**src/rtl/uart_fifo_pkg.sv**
```systemverilog
// Shared constants and helpers for the UART data-path FIFOs.
package uart_fifo_pkg;

  // Default geometry used by the UART TX/RX FIFO instances
  localparam int DEF_DATA_WIDTH = 8;
  localparam int DEF_FIFO_DEPTH = 16;

  // Read-mode selectors for the FWFT parameter
  localparam int FWFT_OFF = 0;
  localparam int FWFT_ON  = 1;

  // Pointer width including the wrap bit: index bits plus one MSB
  function automatic int ptr_width(input int depth);
    return $clog2(depth) + 1;
  endfunction

endpackage

```
**src/rtl/fifo_dpram.sv**
```systemverilog
// Storage array for sync_fifo_ctrl: one synchronous write port and one read
// port. The read port is combinational in FWFT mode and registered otherwise.
// The array itself is never reset; only the registered read word is.
module fifo_dpram
  import uart_fifo_pkg::*;
#(
  parameter int DATA_WIDTH = DEF_DATA_WIDTH,
  parameter int ADDR_W     = 4,
  parameter int FWFT       = FWFT_OFF
) (
  input  logic                  clk,
  input  logic                  reset,
  input  logic                  rd_clr,
  input  logic                  wr_en,
  input  logic [ADDR_W-1:0]     wr_addr,
  input  logic [DATA_WIDTH-1:0] wr_data,
  input  logic                  rd_en,
  input  logic [ADDR_W-1:0]     rd_addr,
  output logic [DATA_WIDTH-1:0] rd_data
);

  localparam int DEPTH = 1 << ADDR_W;

  logic [DATA_WIDTH-1:0] mem [DEPTH];

  // Synchronous write into the array
  always_ff @(posedge clk) begin
    if (wr_en) begin
      mem[wr_addr] <= wr_data;
    end
  end

  generate
    if (FWFT == FWFT_ON) begin : g_fwft
      // Head entry is visible as soon as the read address points at it
      logic unused_ctrl;
      assign unused_ctrl = ^{reset, rd_clr, rd_en};
      assign rd_data     = mem[rd_addr];
    end else begin : g_reg
      logic [DATA_WIDTH-1:0] rd_q;
      // Registered read: load the head on an accepted pop, hold otherwise
      always_ff @(posedge clk or posedge reset) begin
        if (reset) begin
          rd_q <= '0;
        end else if (rd_clr) begin
          rd_q <= '0;
        end else if (rd_en) begin
          rd_q <= mem[rd_addr];
        end
      end
      assign rd_data = rd_q;
    end
  endgenerate

endmodule

```
**src/rtl/sync_fifo_ctrl.sv**
```systemverilog
// Single-clock FIFO controller for the UART TX/RX paths. Wrap-bit pointers
// give full-depth use; level, threshold flags and sticky error flags are all
// decoded from registered state so no input reaches a flag combinationally.
module sync_fifo_ctrl
  import uart_fifo_pkg::*;
#(
  parameter int DATA_WIDTH = DEF_DATA_WIDTH,
  parameter int FIFO_DEPTH = DEF_FIFO_DEPTH,
  parameter int AF_THRESH  = 12,
  parameter int AE_THRESH  = 2,
  parameter int FWFT       = FWFT_OFF
) (
  input  logic                         clk,
  input  logic                         reset,
  input  logic                         flush,
  input  logic                         write_enable,
  input  logic [DATA_WIDTH-1:0]        write_data,
  input  logic                         read_enable,
  output logic [DATA_WIDTH-1:0]        read_data,
  output logic                         full,
  output logic                         empty,
  output logic                         almost_full,
  output logic                         almost_empty,
  output logic [$clog2(FIFO_DEPTH):0]  level,
  output logic                         overflow,
  output logic                         underflow
);

  localparam int PW    = ptr_width(FIFO_DEPTH);
  localparam int PTR_W = PW - 1;

  localparam logic [PTR_W:0] AF_LVL = PW'(AF_THRESH);
  localparam logic [PTR_W:0] AE_LVL = PW'(AE_THRESH);

  logic [PTR_W:0]          wr_ptr;
  logic [PTR_W:0]          rd_ptr;
  logic                    push_ok;
  logic                    pop_ok;
  logic [DATA_WIDTH-1:0]   ram_rdata;

  // Flags come straight from the registered pointers and level
  assign empty        = (wr_ptr == rd_ptr);
  assign full         = (wr_ptr[PTR_W] != rd_ptr[PTR_W]) &&
                        (wr_ptr[PTR_W-1:0] == rd_ptr[PTR_W-1:0]);
  assign almost_full  = (level >= AF_LVL);
  assign almost_empty = (level <= AE_LVL);

  // A request is only taken when the registered flag allows it
  assign push_ok = write_enable & ~full;
  assign pop_ok  = read_enable & ~empty;

  // Pointers, level and sticky errors; flush outranks push/pop
  always_ff @(posedge clk or posedge reset) begin
    if (reset) begin
      wr_ptr    <= '0;
      rd_ptr    <= '0;
      level     <= '0;
      overflow  <= 1'b0;
      underflow <= 1'b0;
    end else if (flush) begin
      wr_ptr    <= '0;
      rd_ptr    <= '0;
      level     <= '0;
      overflow  <= 1'b0;
      underflow <= 1'b0;
    end else begin
      if (push_ok) begin
        wr_ptr <= wr_ptr + 1'b1;
      end
      if (pop_ok) begin
        rd_ptr <= rd_ptr + 1'b1;
      end
      if (push_ok && !pop_ok) begin
        level <= level + 1'b1;
      end else if (pop_ok && !push_ok) begin
        level <= level - 1'b1;
      end
      if (write_enable && full) begin
        overflow <= 1'b1;
      end
      if (read_enable && empty) begin
        underflow <= 1'b1;
      end
    end
  end

  fifo_dpram #(
    .DATA_WIDTH (DATA_WIDTH),
    .ADDR_W     (PTR_W),
    .FWFT       (FWFT)
  ) u_ram (
    .clk     (clk),
    .reset   (reset),
    .rd_clr  (flush),
    .wr_en   (push_ok & ~flush),
    .wr_addr (wr_ptr[PTR_W-1:0]),
    .wr_data (write_data),
    .rd_en   (pop_ok & ~flush),
    .rd_addr (rd_ptr[PTR_W-1:0]),
    .rd_data (ram_rdata)
  );

  // In FWFT mode the stale array word is masked while nothing is held
  assign read_data = (FWFT == FWFT_ON && empty) ? '0 : ram_rdata;

endmodule

```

^^^^^^^^

▶ _WORK INSTRUCTION_
When a line in the data above contains the string "level", copy that line.

▶ _ANSWER_
// give full-depth use; level, threshold flags and sticky error flags are all
  output logic [$clog2(FIFO_DEPTH):0]  level,
  // Flags come straight from the registered pointers and level
  assign almost_full  = (level >= AF_LVL);
  assign almost_empty = (level <= AE_LVL);
  // Pointers, level and sticky errors; flush outranks push/pop
      level     <= '0;
      level     <= '0;
        level <= level + 1'b1;
        level <= level - 1'b1;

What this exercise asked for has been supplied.